It is not uncommon to experience feelings of dental anxiety before an appointment. It is something that many people experience in varying forms, from mild apprehension to acute panic attacks. Learning how to cope with dental anxiety may not mean you will love going to the dentist, but it will help you feel calmer and less stressed. Here are 5 tips on how you can engender feelings of serenity and tranquility to save your smile and dental health.
1. Find a Sympathetic Dental Office
These days, many dentists recognize the complex dental anxieties that patients have and take steps to alleviate these worries. This includes building a relationship with honest communication to establish trust. Knowing that you can speak to your dentist about your struggles can go a long way in creating positive, upbeat feelings.
If you haven’t visited a dentist in some time, start slowly with minimally invasive treatment. This could be something that doesn’t need an anesthetic, such as teeth cleaning or dental bonding. Once you see there is nothing to be afraid of, it will build your confidence so that next time you visit the dentist you won’t experience those feelings of dread.
2. Identify Your Fear
The one thing you don’t want to do is put off going to the dentist because of your anxieties. Oral health issues rarely go away without treatment. In fact, you are storing up a host of other problems as they get progressively worse. Eventually, a visit to an emergency dentist may be needed if you are in pain—and the treatment required is likely to be more urgent and complex than the preventive treatments carried out during routine check-ups.
Identifying the reasons why you are scared about going to the dentist could help you to overcome and control those feelings. You may have had a bad experience in the past, or your anxiety could stem from:
- A feeling of lack of control when you are in the dentist’s chair
- Needle phobia
- A fear you will be caused pain
- Embarrassment that you haven’t looked after your mouth
- Worry about the diagnosis
- Being nervous about someone working in your mouth
One step to overcoming your dental anxiety might be to analyze where that disquiet comes from. Young children, for example, may have the idea of a visit to the dentist as being scary. Not because they have had a bad experience, but because they pick up on their parent’s negative experiences. This does not make the fear any less real, but by identifying the source of it, it’s possible to overcome it.
3. Distraction Techniques
A distraction technique is any activity that takes your mind off an upsetting situation. When you distract yourself, the powerful emotions will subside as they are replaced by a new focus on something else. If possible, choose dentists who offer things like blankets, a TV, or listen to music on your smartphone to help keep your attention elsewhere during treatment.

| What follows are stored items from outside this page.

Context: an optimization exercise on an open-source flow, tuned for small area and a short achievable clock period. The choices shown serve that exercise and are no tape-out recipe. Function was checked by simulation only, so behaviour that the tests miss may differ from the original. Power is estimated from default activity; no workload was simulated.

`flow/run.sh`:
```
#!/bin/bash
# synth_recipe.tcl (not shown) runs the flow's synth.tcl, then flattens the netlist and writes it again
# the make line also repeats each setting of config.mk as NAME=value (left out here)
make -C /OpenROAD-flow-scripts/flow DESIGN_CONFIG=/design/flow/config.mk WORK_HOME=/design/flow/orfs CLKGATE_MAP_FILE= SYNTH_SCRIPT=/design/flow/synth_recipe.tcl finish
```
`flow/config.mk`:
```
export PLATFORM = sky130hd
export DESIGN_NAME = counter_top
export DESIGN_NICKNAME = counter_top
export VERILOG_FILES = /design/flow/design.v
export SDC_FILE = /design/flow/constraint.sdc
export NUM_CORES = 4
export LEC_CHECK = 0
export CAP_MARGIN = 20
export CORE_MARGIN = 2
export CORE_UTILIZATION = 40
export SLEW_MARGIN = 20
```
`flow/constraint.sdc`:
```
create_clock -name core_clock -period 3.5 [get_ports {i_pclk}]
set_input_delay 0.7000 -clock core_clock [delete_from_list [all_inputs] [get_ports {i_pclk}]]
set_output_delay 0.7000 -clock core_clock [all_outputs]
set_load 0.01 [all_outputs]
```
What follows belongs to an exercise in optimizing a design on an open flow for small area; a production flow would make more cautious choices.
Where RTL was checked, it was by simulation tests only, not by an equivalence proof against the original.
The RTL of runs 3 to 6 was laid out without a check of its function.
Power figures rest on the tool's default switching activity, not on a simulated workload.

File: flow/design.v
module rmr_o22ai (input logic a1, a2, b1, b2, output logic y);
    assign y = ~((a1 | a2) & (b1 | b2));
endmodule
module rmr_aoi222 (input logic a0, b0, a1, b1, a2, b2, output logic y);
    assign y = ~((a0 & b0) | (a1 & b1) | (a2 & b2));
endmodule
module rmr_nand4 (input logic a, b, c, d, output logic y);
    assign y = ~(a & b & c & d);
endmodule
module rmr_nand3 (input logic a, b, c, output logic y);
    assign y = ~(a & b & c);
endmodule
module rmr_nand2 (input logic a, b, output logic y);
    assign y = ~(a & b);
endmodule
module rmr_or4 (input logic a, b, c, d, output logic y);
    assign y = a | b | c | d;
endmodule
module rmr_or3 (input logic a, b, c, output logic y);
    assign y = a | b | c;
endmodule
module rmr_or2 (input logic a, b, output logic y);
    assign y = a | b;
endmodule
module rmr_and2 (input logic a, b, output logic y);
    assign y = a & b;
endmodule
module rmr_and3 (input logic a, b, c, output logic y);
    assign y = a & b & c;
endmodule
module rmr_xor2 (input logic a, b, output logic y);
    assign y = a ^ b;
endmodule
module rmr_sel128 (input logic [127:0] sel, input logic [127:0] d, input logic extra, output logic y);
    logic [43:0] n1;
    logic [10:0] p2;
    logic [2:0]  p3;
    for (genvar g = 0; g < 42; g++) begin : g_l1
        rmr_aoi222 u (.a0(sel[3*g]), .b0(d[3*g]), .a1(sel[3*g+1]), .b1(d[3*g+1]),
                      .a2(sel[3*g+2]), .b2(d[3*g+2]), .y(n1[g]));
    end
    rmr_nand2 u_l1_126 (.a(sel[126]), .b(d[126]), .y(n1[42]));
    rmr_nand2 u_l1_127 (.a(sel[127]), .b(d[127]), .y(n1[43]));
    for (genvar g = 0; g < 11; g++) begin : g_l2
        rmr_nand4 u (.a(n1[4*g]), .b(n1[4*g+1]), .c(n1[4*g+2]), .d(n1[4*g+3]), .y(p2[g]));
    end
    rmr_or4 u_l3_0 (.a(p2[0]), .b(p2[1]), .c(p2[2]), .d(p2[3]), .y(p3[0]));
    rmr_or4 u_l3_1 (.a(p2[4]), .b(p2[5]), .c(p2[6]), .d(p2[7]), .y(p3[1]));
    rmr_or3 u_l3_2 (.a(p2[8]), .b(p2[9]), .c(p2[10]), .y(p3[2]));
    rmr_or4 u_l4 (.a(p3[0]), .b(p3[1]), .c(p3[2]), .d(extra), .y(y));
endmodule
module rmr_sel16 (input logic [15:0] sel, input logic [15:0] d, output logic y);
    logic [5:0] n1;
    logic [1:0] p2;
    for (genvar g = 0; g < 5; g++) begin : g_l1
        rmr_aoi222 u (.a0(sel[3*g]), .b0(d[3*g]), .a1(sel[3*g+1]), .b1(d[3*g+1]),
                      .a2(sel[3*g+2]), .b2(d[3*g+2]), .y(n1[g]));
    end
    rmr_nand2 u_l1_last (.a(sel[15]), .b(d[15]), .y(n1[5]));
    rmr_nand3 u_l2_0 (.a(n1[0]), .b(n1[1]), .c(n1[2]), .y(p2[0]));
    rmr_nand3 u_l2_1 (.a(n1[3]), .b(n1[4]), .c(n1[5]), .y(p2[1]));
    rmr_or2 u_l3 (.a(p2[0]), .b(p2[1]), .y(y));
endmodule
module rmr_or128 (input logic [127:0] a, output logic y);
    logic [31:0] o1;
    logic [7:0]  o2;
    logic [1:0]  o3;
    for (genvar g = 0; g < 32; g++) begin : g_l1
        rmr_or4 u (.a(a[4*g]), .b(a[4*g+1]), .c(a[4*g+2]), .d(a[4*g+3]), .y(o1[g]));
    end
    for (genvar g = 0; g < 8; g++) begin : g_l2
        rmr_or4 u (.a(o1[4*g]), .b(o1[4*g+1]), .c(o1[4*g+2]), .d(o1[4*g+3]), .y(o2[g]));
    end
    rmr_or4 u_l3_0 (.a(o2[0]), .b(o2[1]), .c(o2[2]), .d(o2[3]), .y(o3[0]));
    rmr_or4 u_l3_1 (.a(o2[4]), .b(o2[5]), .c(o2[6]), .d(o2[7]), .y(o3[1]));
    rmr_or2 u_l4 (.a(o3[0]), .b(o3[1]), .y(y));
endmodule
module rmr_or16 (input logic [15:0] a, output logic y);
    logic [3:0] o1;
    for (genvar g = 0; g < 4; g++) begin : g_l1
        rmr_or4 u (.a(a[4*g]), .b(a[4*g+1]), .c(a[4*g+2]), .d(a[4*g+3]), .y(o1[g]));
    end
    rmr_or4 u_l2 (.a(o1[0]), .b(o1[1]), .c(o1[2]), .d(o1[3]), .y(y));
endmodule
module real_mem_to_reg #(
    parameter int DATA_W = 16,
    parameter int MEM_AW = 7,
    parameter int REG_AW = 4
) (
    input  logic              CLK,
    input  logic              RESET_N,
    input  logic [DATA_W-1:0] AData,
    input  logic              MemWrite,
    input  logic [DATA_W-1:0] MemData,
    input  logic              IRWrite,
    input  logic [DATA_W-1:0] IRData,
    input  logic              RegWrite,
    output logic [DATA_W-1:0] AccOut
);
    localparam int MEM_DEPTH = 2 ** MEM_AW;
    localparam int REG_DEPTH = 2 ** REG_AW;
    logic                             phase;
    logic [REG_AW-1:0]                ir;
    logic [MEM_DEPTH-1:0][DATA_W-1:0] mem;
    logic [MEM_DEPTH-1:0]             mem_vld;
    logic [REG_DEPTH-1:0][DATA_W-1:0] regs;
    logic [REG_DEPTH-1:0]             reg_vld;
    logic [MEM_AW-1:0] mem_addr;
    assign mem_addr = AData[MEM_AW-1:0];
    logic [7:0]  lo, lo_we;
    logic [15:0] hi;
    logic [3:0]  ir_lo, ir_lo_we, ir_hi;
    always_comb begin
        for (int l = 0; l < 8; l++) begin
            lo[l]    = mem_addr[2:0] == 3'(l);
            lo_we[l] = MemWrite && mem_addr[2:0] == 3'(l);
        end
        for (int h = 0; h < 16; h++) begin
            hi[h] = mem_addr[6:3] == 4'(h);
        end
        for (int k = 0; k < 4; k++) begin
            ir_lo[k]    = ir[1:0] == 2'(k);
            ir_lo_we[k] = RegWrite && ir[1:0] == 2'(k);
            ir_hi[k]    = ir[3:2] == 2'(k);
        end
    end
    logic [MEM_DEPTH-1:0] mem_we, mem_we_n, mem_vld_d, mem_sel;
    for (genvar i = 0; i < MEM_DEPTH; i++) begin : g_mword
        rmr_and2  u_we  (.a(lo_we[i%8]), .b(hi[i/8]), .y(mem_we[i]));
        rmr_nand2 u_wen (.a(lo_we[i%8]), .b(hi[i/8]), .y(mem_we_n[i]));
        rmr_or2   u_vld (.a(mem_vld[i]), .b(mem_we[i]), .y(mem_vld_d[i]));
        rmr_and3  u_sel (.a(lo[i%8]), .b(hi[i/8]), .c(mem_vld[i]), .y(mem_sel[i]));
    end
    logic [REG_DEPTH-1:0] reg_we, reg_we_n, reg_vld_d, reg_sel;
    for (genvar j = 0; j < REG_DEPTH; j++) begin : g_rword
        rmr_and2  u_we  (.a(ir_lo_we[j%4]), .b(ir_hi[j/4]), .y(reg_we[j]));
        rmr_nand2 u_wen (.a(ir_lo_we[j%4]), .b(ir_hi[j/4]), .y(reg_we_n[j]));
        rmr_or2   u_vld (.a(reg_vld[j]), .b(reg_we[j]), .y(reg_vld_d[j]));
        rmr_and3  u_sel (.a(ir_lo[j%4]), .b(ir_hi[j/4]), .c(reg_vld[j]), .y(reg_sel[j]));
    end
    logic mem_hit, reg_hit, mem_miss_fill, acc_flip;
    rmr_or128 u_mhit (.a(mem_sel), .y(mem_hit));
    rmr_or16  u_rhit (.a(reg_sel), .y(reg_hit));
    assign mem_miss_fill = phase & ~mem_hit;
    rmr_and2 u_flip (.a(phase), .b(reg_hit), .y(acc_flip));
    logic [DATA_W-1:0] mem_line, reg_line;
    logic [MEM_DEPTH-1:0][DATA_W-1:0] mem_d;
    logic [REG_DEPTH-1:0][DATA_W-1:0] regs_d;
    for (genvar b = 0; b < DATA_W; b++) begin : g_bit
        logic [MEM_DEPTH-1:0] mcol;
        logic [REG_DEPTH-1:0] rcol;
        logic                 racc;
        for (genvar i = 0; i < MEM_DEPTH; i++) begin : g_mc
            assign mcol[i] = mem[i][b];
            rmr_o22ai u_nx (.a1(mem[i][b]), .a2(mem_we[i]), .b1(mem_we_n[i]), .b2(mem_line[b]),
                            .y(mem_d[i][b]));
        end
        for (genvar j = 0; j < REG_DEPTH; j++) begin : g_rc
            assign rcol[j] = regs[j][b];
            rmr_o22ai u_nx (.a1(regs[j][b]), .a2(reg_we[j]), .b1(reg_we_n[j]), .b2(reg_line[b]),
                            .y(regs_d[j][b]));
        end
        rmr_xor2   u_mline (.a(MemData[b]), .b(phase), .y(mem_line[b]));
        rmr_sel128 u_mrd (.sel(mem_sel), .d(mcol), .extra(mem_miss_fill), .y(reg_line[b]));
        rmr_sel16  u_rrd (.sel(reg_sel), .d(rcol), .y(racc));
        rmr_xor2   u_acc (.a(racc), .b(acc_flip), .y(AccOut[b]));
    end
    always_ff @(posedge CLK or negedge RESET_N) begin
        if (!RESET_N) begin
            phase <= 1'b0;
        end else begin
            phase <= ~phase;
        end
    end
    always_ff @(posedge CLK or negedge RESET_N) begin
        if (!RESET_N) begin
            ir <= '0;
        end else if (IRWrite) begin
            ir <= IRData[REG_AW-1:0];
        end
    end
    always_ff @(posedge CLK or negedge RESET_N) begin
        if (!RESET_N) begin
            mem_vld <= '0;
            reg_vld <= '0;
        end else begin
            mem_vld <= mem_vld_d;
            reg_vld <= reg_vld_d;
        end
    end
    always_ff @(posedge CLK) begin
        mem  <= mem_d;
        regs <= regs_d;
    end
endmodule
File: flow/flow/run.sh
#!/bin/bash
# Standard layout, with clock tree synthesis run without dummy loads.
set -euo pipefail
export CTS_ARGS="-sink_clustering_enable -repair_clock_nets -dont_use_dummy_load -sink_clustering_size 25 -sink_clustering_max_diameter 80 -buf_list {sky130_fd_sc_hd__clkbuf_8 sky130_fd_sc_hd__clkbuf_16}"
bash standard.sh > standard_make.log 2>&1
File: flow/standard.sh
#!/bin/bash
# synth_recipe.tcl (not shown) runs the flow's synth.tcl, then flattens the netlist and writes it again
# the make line also repeats each setting of config.mk as NAME=value (left out here)
make -C /OpenROAD-flow-scripts/flow DESIGN_CONFIG=/design/flow/config.mk WORK_HOME=/design/flow/orfs CLKGATE_MAP_FILE= SYNTH_SCRIPT=/design/flow/synth_recipe.tcl "${@:-finish}"
File: flow/config.mk
export PLATFORM = sky130hd
export DESIGN_NAME = real_mem_to_reg
export DESIGN_NICKNAME = real_mem_to_reg
export VERILOG_FILES = /design/flow/design.v
export SDC_FILE = /design/flow/constraint.sdc
export NUM_CORES = 4
export LEC_CHECK = 0
export CAP_MARGIN = 10
export CORE_MARGIN = 2
export CORE_UTILIZATION = 50
export CTS_BUF_LIST = sky130_fd_sc_hd__clkbuf_8 sky130_fd_sc_hd__clkbuf_16
export CTS_CLUSTER_DIAMETER = 80
export CTS_CLUSTER_SIZE = 25
export GPL_TIMING_DRIVEN = 0
export SLEW_MARGIN = 10
export SYNTH_HIERARCHICAL = 1
export SYNTH_MINIMUM_KEEP_SIZE = 0
File: flow/constraint.sdc
create_clock -name core_clock -period 8.0 [get_ports {CLK}]
set_input_delay 1.6000 -clock core_clock [delete_from_list [all_inputs] [get_ports {CLK}]]
set_output_delay 1.6000 -clock core_clock [all_outputs]
set_load 0.01 [all_outputs]
==> results.yml, run 1 <==
yosys:
  syn_area_per_cell_um2: 11.9
  yosysTopAreaCell: "dfxtp_1"
  synth_top_area_share_pct: 58.9
  synth_cell_type_count: 30
  synth_common_cells: "2304 x dfxtp_1, 2304 x o22ai_1, 752 x a222oi_1"
  syn_nets: 6612
  ys_ff_latch: 2453
  synthTopCellsByArea: "dfxtp_1 59%, o22ai_1 18%, a222oi_1 9.6%, dfrtp_1 4.8%, nand4_1 1.4%"
  synth-edff-count: 0
  synth_cells: 6559
  yosysSeqAreaShare_pct: 63.7
  yosys_warnings: 7
  async_flop_share_pct: 6.07
  synth_flop_cell: "dfxtp_1"
  synth_area_um2: 78300
die:
  die_w_um: 400
  core_area_um2: 156000
  initial_core_util_pct: 50.2
  row_count: 145
  pin_count: 69
  die_area_um2: 160000
  fp.dieH_um: 400
placement:
  dp_cells: 8793
  place.gp.congestion: 0.880
  place_hpwl_um: 187000
  port_buffers: 47
  pre_cts_ws_ns: 0.0417
  placed_area_um2: 84500
setup_path:
  worstSetupEndpointType: "register"
  cp.arrival_ns: 7.96
  cp-start-kind: "input port"
  crit_type: "in -> reg"
  worstPathRequired_ns: 8.62
  crit_fanout: 24
routing:
  via_count: 67600
  wl_per_cell_um: 32.5
  wl_met1_um: 122000
  wl_um: 290000
  dr.pass1.iters: 9
  maxUsedRoutingLayer: "met5"
  wl_met3_um: 27800
  ant_nets: 0
  drc_errors: 0
  wl_met2_um: 128000
  drt-initial-drc-count: 11700
  via_per_inst: 7.58
power:
  powerDensity_nw_per_um2: 276
  p_comb_share_pct: 10.9
  p_seq_share_pct: 62.6
  p_int_mw: 18.1
  clkPwrFrac_pct: 26.5
  peakVddDrop_mv: 0.213
  total_power_mw: 24.2
  power.switching_mw: 6.10
  swShare_pct: 25.2
  p_leak_nw: 32.0
layout:
  nets: 6908
  drive_gt1_share_pct: 4.36
  fin_cells: 8922
  syn_to_final_growth_pct: 11.8
  finalInstanceArea_um2: 87500
  fillers: 13200
clocking:
  clk_latency_ns: 0.79
  cts_htree_levels: 3
  post_cts_buffers: 0
  root_buffer: "clkbuf_16"
  cts_tree: "done"
  cts_repair_resize_count: 0
  cts_buffer_depth: 3
  clk_pin_slew_ns: 0.09
  cts_sinks: 2453
  cts_hold_buffers: 0
  numCtsBuffers: 118
sta:
  finalCritPeriodShare_pct: 91.7
  timing.fmax_ghz: 0.136
  rsz0062_at_grt: "false"
  min_period_ns: 7.34
  fin_ws_ns: 0.661
  slew_violations: 0
  hold_viol: 0
  skew_ns: 0.0623
  setup_viol: 0
  relSlewSlack_pct: 16.3
  worstMarginPinSlew_ns: 1.26
  setup_tns_ns: 0
global_route:
  grt-ovfl-total: 0
  antenna_found_initial: 27
  grt_max_degree: 86
  grt.total_usage_pct: 34.6
  grt_pass1_vias: 61200
  grt_pass1_wl_um: 418000
outcome:
  outcome: "timing/DRC/antenna clean"
job:
  drv_cap: 0
hold_path:
  min_path_type: "reg -> reg"
==> path summary, 6_finish.rpt <==
check,startpoint,to,slack [ns],depth (start not counted)
setup / recovery,AData[5],regs[139],0.66,11
hold / removal,regs[253],regs[253],0.44,1
setup reg to reg,mem_vld[80],regs[139],2.75,8
hold reg to reg,regs[253],regs[253],0.44,1
max in group asynchronous,RESET_N,phase,6.08,2
min in group asynchronous,RESET_N,mem_vld[117],0.80,1
==> per-stage QoR <==
step	utilization, %	hold WS (ns)
5_1_grt	56.1	0.454
3_3_place_gp	52.2	0.428
2_1_floorplan	-	0.421
6_report	56.1	0.445
4_1_cts	56.1	0.444
3_5_place_dp	54.2	0.436
==> cell type report <==
cell class / instances / area (um^2) / area share (%)
Sequential cell: 2453 / 49900 / 57.0
Clock buffer: 118 / 2950 / 3.38
Antenna cell: 11 / 27.5 / 0.0315
Inverter: 1 / 3.75 / 0.00429
Tap cell: 2058 / 2570 / 2.94
Buffer: 7 / 71.3 / 0.0815
Timing Repair Buffer: 176 / 3280 / 3.75
Multi-Input combinational cell: 4098 / 28700 / 32.8
==> state kept, by name (all words and copies together), names as in the netlist <==
name / cells
phase: 1
reg_vld: 16
regs: 256
mem: 2048
ir: 4
mem_vld: 128
==> per-layer routing <==
| layer | vias up | GRT usage (%) |
|---|---|---|
| li1 | 29200 | - |
| met1 | 34300 | 49.6 |
| met2 | 3616 | 51.8 |
| met3 | 540 | 6.41 |
| met4 | 10 | 12.7 |
| met5 | - | 0 |
==> modules after synthesis (local to each module, per instance), a selection <==
module           flip-flops and latches  cells inside
real_mem_to_reg                    2453          2510
rmr_aoi222                            0             1
rmr_xor2                              0             1
rmr_or4                               0             1
rmr_and2                              0             1
rmr_and3                              0             1
rmr_nand4                             0             1
rmr_o22ai                             0             1
rmr_or2                               0             1
rmr_or3                               0             1
rmr_nand3                             0             1
rmr_nand2                             0             1
==> placed cells by master, fill, tap and decap left out, types with 11 or more instances in the layout <==
master | netlist | final
a222oi_1 | 752 | 752
and2_1 | 147 | 147
and3_1 | 146 | 145
buf_12 | 0 | 63
buf_16 | 0 | 48
buf_6 | 5 | 14
clkbuf_16 | 0 | 118
clkdlybuf4s50_1 | 0 | 46
dfrtp_1 | 149 | 148
dfxtp_1 | 2304 | 2304
diode_2 | 0 | 11
nand2_1 | 192 | 192
nand3_1 | 32 | 32
nand4_1 | 176 | 176
o22ai_1 | 2304 | 2304
or2_1 | 161 | 161
or3_1 | 16 | 16
or4_1 | 95 | 95
xor2_1 | 32 | 16
xor2_4 | 0 | 16
==> power groups by stage <==
stage	clock network [mW]	registers, mW	logic, mW
2_1_floorplan	0	15.1	1.64
3_5_place_dp	0	15.4	2.59
3_3_place_gp	0	15.3	2.36
6_report	6.41	15.1	2.63
5_1_grt	6.88	15.3	2.80
4_1_cts	6.46	15.1	2.58
==> critical path, stage by stage <==
cell and delay (ns):
clkdlybuf4s50_1 0.60, buf_6 0.26, and4b_1 0.58, and3_1 0.59, or4_1 0.79, or4_1 0.70, or4_1 0.62, or2_1 0.32
nor2b_1 0.69, or4_1 0.92, o22ai_1 0.20
==> cell families after synthesis <==
kind of cell	share of synthesized area [%]
DFF	63.7
and+or+nand+nor	7.78
muxes	0.0575
xor gates and xnor gates	0.358
buffers and inverters	0.0959
AOI/OAI and AO/OA	28.0
==> run 2, diff against run 1 <==
==> flow/run.sh (new file) <==
#!/bin/bash
# synth_recipe.tcl (not shown) runs the flow's synth.tcl, then flattens the netlist and writes it again
# the make line also repeats each setting of config.mk as NAME=value (left out here)
make -C /OpenROAD-flow-scripts/flow DESIGN_CONFIG=/design/flow/config.mk WORK_HOME=/design/flow/orfs CLKGATE_MAP_FILE= SYNTH_SCRIPT=/design/flow/synth_recipe.tcl finish
removed: flow/flow/run.sh
removed: flow/standard.sh
==> run 2 against run 1 <==
Net effect:
- combinational power about the same
- synthesized cell count unchanged
- flip-flop and latch count unchanged
- critical path depth unchanged
- setup slack got worse by 0.014 ns
- global-route usage increased by 0.062 points
- clock-buffer cell count increased by 10
- via count increased by 0.27%
- critical path type unchanged
==> results.yml, run 2 <==
outcome:
  outcome: "timing/DRC/antenna clean"
layout:
  nets: 6908
  reg.largest.list: "mem (2048), regs (256), mem_vld (128)"
  fillers: 13200
  largest-register: "mem"
  ff_latch_area_um2: 49900
  syn_to_final_growth_pct: 13.0
  largest_reg_flops: 2048
  drive_gt1_share_pct: 5.05
  multi_input_area_um2: 28700
  layout_common_cells: "2304 x o22ai_1, 2304 x dfxtp_1, 752 x a222oi_1, 192 x nand2_1, 176 x nand4_1"
power:
  p_comb_share_pct: 10.5
  clkPwrFrac_pct: 29.3
  p_int_mw: 18.8
  swShare_pct: 25.3
  total_power_mw: 25.1
  p_leak_nw: 32.5
  powerDensity_nw_per_um2: 284
  power.switching_mw: 6.35
  p_seq_share_pct: 60.2
  peakVddDrop_mv: 0.201
yosys:
  async_flop_share_pct: 6.07
  synth_flop_cell: "dfxtp_1"
  syn_area_per_cell_um2: 11.9
  yosysSeqAreaShare_pct: 63.7
  synth_top_area_share_pct: 58.9
  synth_cell_type_count: 30
  yosysTopAreaCell: "dfxtp_1"
  synth-edff-count: 0
  synth_common_cells: "2304 x dfxtp_1, 2304 x o22ai_1, 752 x a222oi_1"
  syn_nets: 6612
  synth_cells: 6559
  ys_ff_latch: 2453
  synth_area_um2: 78300
  yosys_warnings: 7
  synthTopCellsByArea: "dfxtp_1 59%, o22ai_1 18%, a222oi_1 9.6%, dfrtp_1 4.8%, nand4_1 1.4%"
sta:
  hold_viol: 0
  min_period_ns: 7.35
  timing.fmax_ghz: 0.136
  setup_viol: 0
  finalCritPeriodShare_pct: 91.9
  slew_violations: 0
  rsz0062_at_grt: "false"
  setup_tns_ns: 0
  skew_ns: 0.0441
  worstMarginPinSlew_ns: 1.26
  relSlewSlack_pct: 15.8
setup_path:
  worstPathRequired_ns: 8.62
  cp.arrival_ns: 7.97
  worstSetupEndpointType: "register"
  cp-start-kind: "input port"
  crit_type: "in -> reg"
  crit_fanout: 24
routing:
  via_count: 67800
  ant_nets: 0
  drc_errors: 0
  wl_um: 291000
  wl_per_cell_um: 32.3
  dr.pass1.iters: 8
  drt-initial-drc-count: 11900
  via_per_inst: 7.53
clocking:
  post_cts_buffers: 0
  cts_repair_resize_count: 0
  cts_tree: "done"
  cts_sinks: 2453
  cts_htree_levels: 3
  clk_pin_slew_ns: 0.08
  root_buffer: "clkbuf_16"
  numCtsBuffers: 118
  clk_latency_ns: 0.80
  cts_hold_buffers: 0
  cts_buffer_depth: 3
die:
  row_count: 145
  die_w_um: 400
  core_area_um2: 156000
  fp.dieH_um: 400
  die_area_um2: 160000
  initial_core_util_pct: 50.2
  pin_count: 69
placement:
  port_buffers: 47
  place_hpwl_um: 187000
  place.gp.congestion: 0.880
global_route:
  grt_pass1_vias: 61200
  antenna_found_initial: 29
  grt.total_usage_pct: 34.6
  grt_max_degree: 86
  grt-ovfl-total: 0
  grt_pass1_wl_um: 419000
job:
  drv_cap: 0
hold_path:
  min_path_type: "reg -> reg"
==> run 2: cell counts after synthesis <==
Identical to the previous run, type by type.
==> run 2: logic make-up (layout without fill, tap and decap cells) <==
kind of cell	after synthesis	after routing	synth area share, %
XOR/XNOR	32	32	0.358
flip-flops	2453	2453	63.7
AND/OR/NAND/NOR	1006	1006	7.78
other	0	8	0
multiplexers	4	4	0.0575
buffers and inverters	8	385	0.0959
AO/OA/AOI/OAI	3056	3056	28.0
==> run 2: per-layer routing <==
layer / share of wire, % / wire, um / GRT usage (%)
met5: 0.053 / 153 / 0
met3: 9.7 / 28200 / 6.36
met4: 4.1 / 11900 / 12.4
met2: 44 / 129000 / 51.9
met1: 42 / 122000 / 49.9
==> run 2: worst paths after layout <==
check	start	to	slack (ns)	depth (start not counted)
setup / recovery	AData[5]	regs[251]	0.65	11
hold / removal	mem[1463]	mem[1463]	0.45	1
setup reg to reg	mem_vld[93]	regs[251]	2.75	8
hold reg to reg	mem[1463]	mem[1463]	0.45	1
max in group asynchronous	RESET_N	phase	6.09	2
min in group asynchronous	RESET_N	mem_vld[117]	0.78	1
==> run 2: per-stage QoR <==
stage / hold WS [ns] / area, um^2 / utilization, % / cells / setup WS [ns]
final: 0.447 / 88500 / 56.8 / 9002 / 0.648
after global routing: 0.456 / 88400 / 56.8 / 8994 / 0.662
after CTS: 0.448 / 88400 / 56.8 / 8994 / 0.869
after detailed placement: 0.436 / 84500 / 54.2 / 8793 / 0.0417
after global placement: 0.428 / 81300 / 52.2 / 8664 / -5.70
after floorplan: 0.421 / 78300 / - / 6559 / 1.35
==> run 2: worst max-delay path, stage by stage <==
cell and delay [ns]:
clkdlybuf4s50_1 0.60, buf_6 0.26, and4b_1 0.59, and3_1 0.60, or4_1 0.79, or4_1 0.69, or4_1 0.62, or2_1 0.32
nor2b_1 0.71, or4_1 0.90, o22ai_1 0.21
==> run 2: layout make-up <==
| class | count | share of cell area [%] |
|---|---|---|
| Sequential cell | 2453 | 56.4 |
| Multi-Input combinational cell | 4098 | 32.5 |
| Timing Repair Buffer | 176 | 3.71 |
| Clock buffer | 128 | 3.60 |
| Tap cell | 2058 | 2.91 |
| Clock inverter | 73 | 0.857 |
| Buffer | 7 | 0.0806 |
| Antenna cell | 8 | 0.0226 |
| Inverter | 1 | 0.00424 |
==> run 2: Yosys stat by module (local to each module, per instance), excerpt <==
module,cells inside,flip-flops and latches,times used
rmr_or2,1,0,161
rmr_aoi222,1,0,752
rmr_o22ai,1,0,2304
rmr_or4,1,0,95
rmr_nand4,1,0,176
rmr_nand3,1,0,32
rmr_and3,1,0,144
rmr_and2,1,0,145
==> run 2: power by group through the flow <==
| stage | sequential [mW] | clock (mW) | combinational, mW |
|---|---|---|---|
| after floorplan | 15.1 | 0 | 1.64 |
| after global placement | 15.3 | 0 | 2.36 |
| after detailed placement | 15.4 | 0 | 2.59 |
| after CTS | 15.1 | 7.44 | 2.59 |
| after global routing | 15.3 | 7.87 | 2.80 |
| final | 15.1 | 7.37 | 2.63 |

Go with someone supportive—such as a close relative or friend who has no fear of dental work themselves. Then you can chat about other topics while you are traveling there and while you sit in the waiting room. Distraction techniques can be a good way of coping.
4. Relaxation Techniques
It may be surprising to you how much control you have over your body when you find a way of calming it. You can carry out relaxation techniques anywhere – even when you are in the dentist’s chair, and they can immediately slow down your heart rate and help you to feel calmer.
- Deep breathing: Take a deep, controlled breath in, hold the air for a few seconds, and then release very gradually through the mouth or nostrils. Focus on your breathing and repeat as often as you need.
- Visualization: Visualize a place where you are relaxed, happy, and safe. Fill it with details of how it feels, smells, and sounds. Combined with deep breathing, your anxiety will begin to fade away.
- Muscle Relaxation: Focus on tensing and relaxing one body part at a time. Start from the toes and work up until you feel relaxed.
5. Sedation Options
Dentists offer a range of sedation options that can help you to have a carefree experience. Administered in combination with local anesthesia, nitrous oxide (laughing gas) is a colorless, odorless gas mixed with oxygen. It is inhaled through a mask placed over the nostrils. Despite its name, you will not be rolling around the chair laughing uncontrollably, although you may have a giggle or two. The gas slows down your body and calms you down. The major benefit of nitrous oxide is that it doesn’t put you to sleep, and you recover almost immediately as soon as the gas is stopped.
Conscious sedation, or twilight anesthesia, is another option. This is typically administered in tablet form and although many patients have no recollection of their procedure with this, they do remain awake and can follow simple instructions from the dentist.
You don’t need to put off your dental care or put up with dental anxiety. There are plenty of options to help you cope, so that you can keep your oral health and smile in great shape—and kick your anxiety away.